_AIM OF THE TASK:_ Retype the records below from their first line through the line containing "export CTS_BUF_LIST = sky130_fd_sc_hd__clkbuf_4", and include nothing else.

_Saved data entries:_
<file path="config.mk">
export PLATFORM = sky130hd
export DESIGN_NAME = kfpv_regs
export DESIGN_NICKNAME = d
export VERILOG_FILES = /design/src/kalman_filter_pos_vel_3axis_core_defines.svh /design/src/kfpv_pkg.sv /design/src/kfpv_regs.sv
export SDC_FILE = /design/constraint.sdc
export NUM_CORES = 1
export LEC_CHECK = 0
export ABC_AREA = 0
export BUFFER_PORTS_ARGS = -buffer_cell sky130_fd_sc_hd__buf_2
export CAP_MARGIN = 20
export CORE_MARGIN = 2
export CORE_UTILIZATION = 54
export CTS_BUF_LIST = sky130_fd_sc_hd__clkbuf_4
export DETAILED_ROUTE_END_ITERATION = 8
export GPL_TIMING_DRIVEN = 0
export PLACE_DENSITY = 0.83
export SYNTH_ARGS = -nofsm -noshare
export SYNTH_HDL_FRONTEND = slang
export SYNTH_SLANG_ARGS = --single-unit
</file>
<file path="constraint.sdc">
create_clock -name clk -period 1.7 [get_ports clk]
set_clock_uncertainty 0.1 [all_clocks]
set_input_delay 0.17 -clock clk [delete_from_list [all_inputs] [get_ports clk]]
set_output_delay 0.17 -clock clk [all_outputs]
set_load 0.01 [all_outputs]
</file>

_ANSWER BELOW:_
<file path="config.mk">
export PLATFORM = sky130hd
export DESIGN_NAME = kfpv_regs
export DESIGN_NICKNAME = d
export VERILOG_FILES = /design/src/kalman_filter_pos_vel_3axis_core_defines.svh /design/src/kfpv_pkg.sv /design/src/kfpv_regs.sv
export SDC_FILE = /design/constraint.sdc
export NUM_CORES = 1
export LEC_CHECK = 0
export ABC_AREA = 0
export BUFFER_PORTS_ARGS = -buffer_cell sky130_fd_sc_hd__buf_2
export CAP_MARGIN = 20
export CORE_MARGIN = 2
export CORE_UTILIZATION = 54
export CTS_BUF_LIST = sky130_fd_sc_hd__clkbuf_4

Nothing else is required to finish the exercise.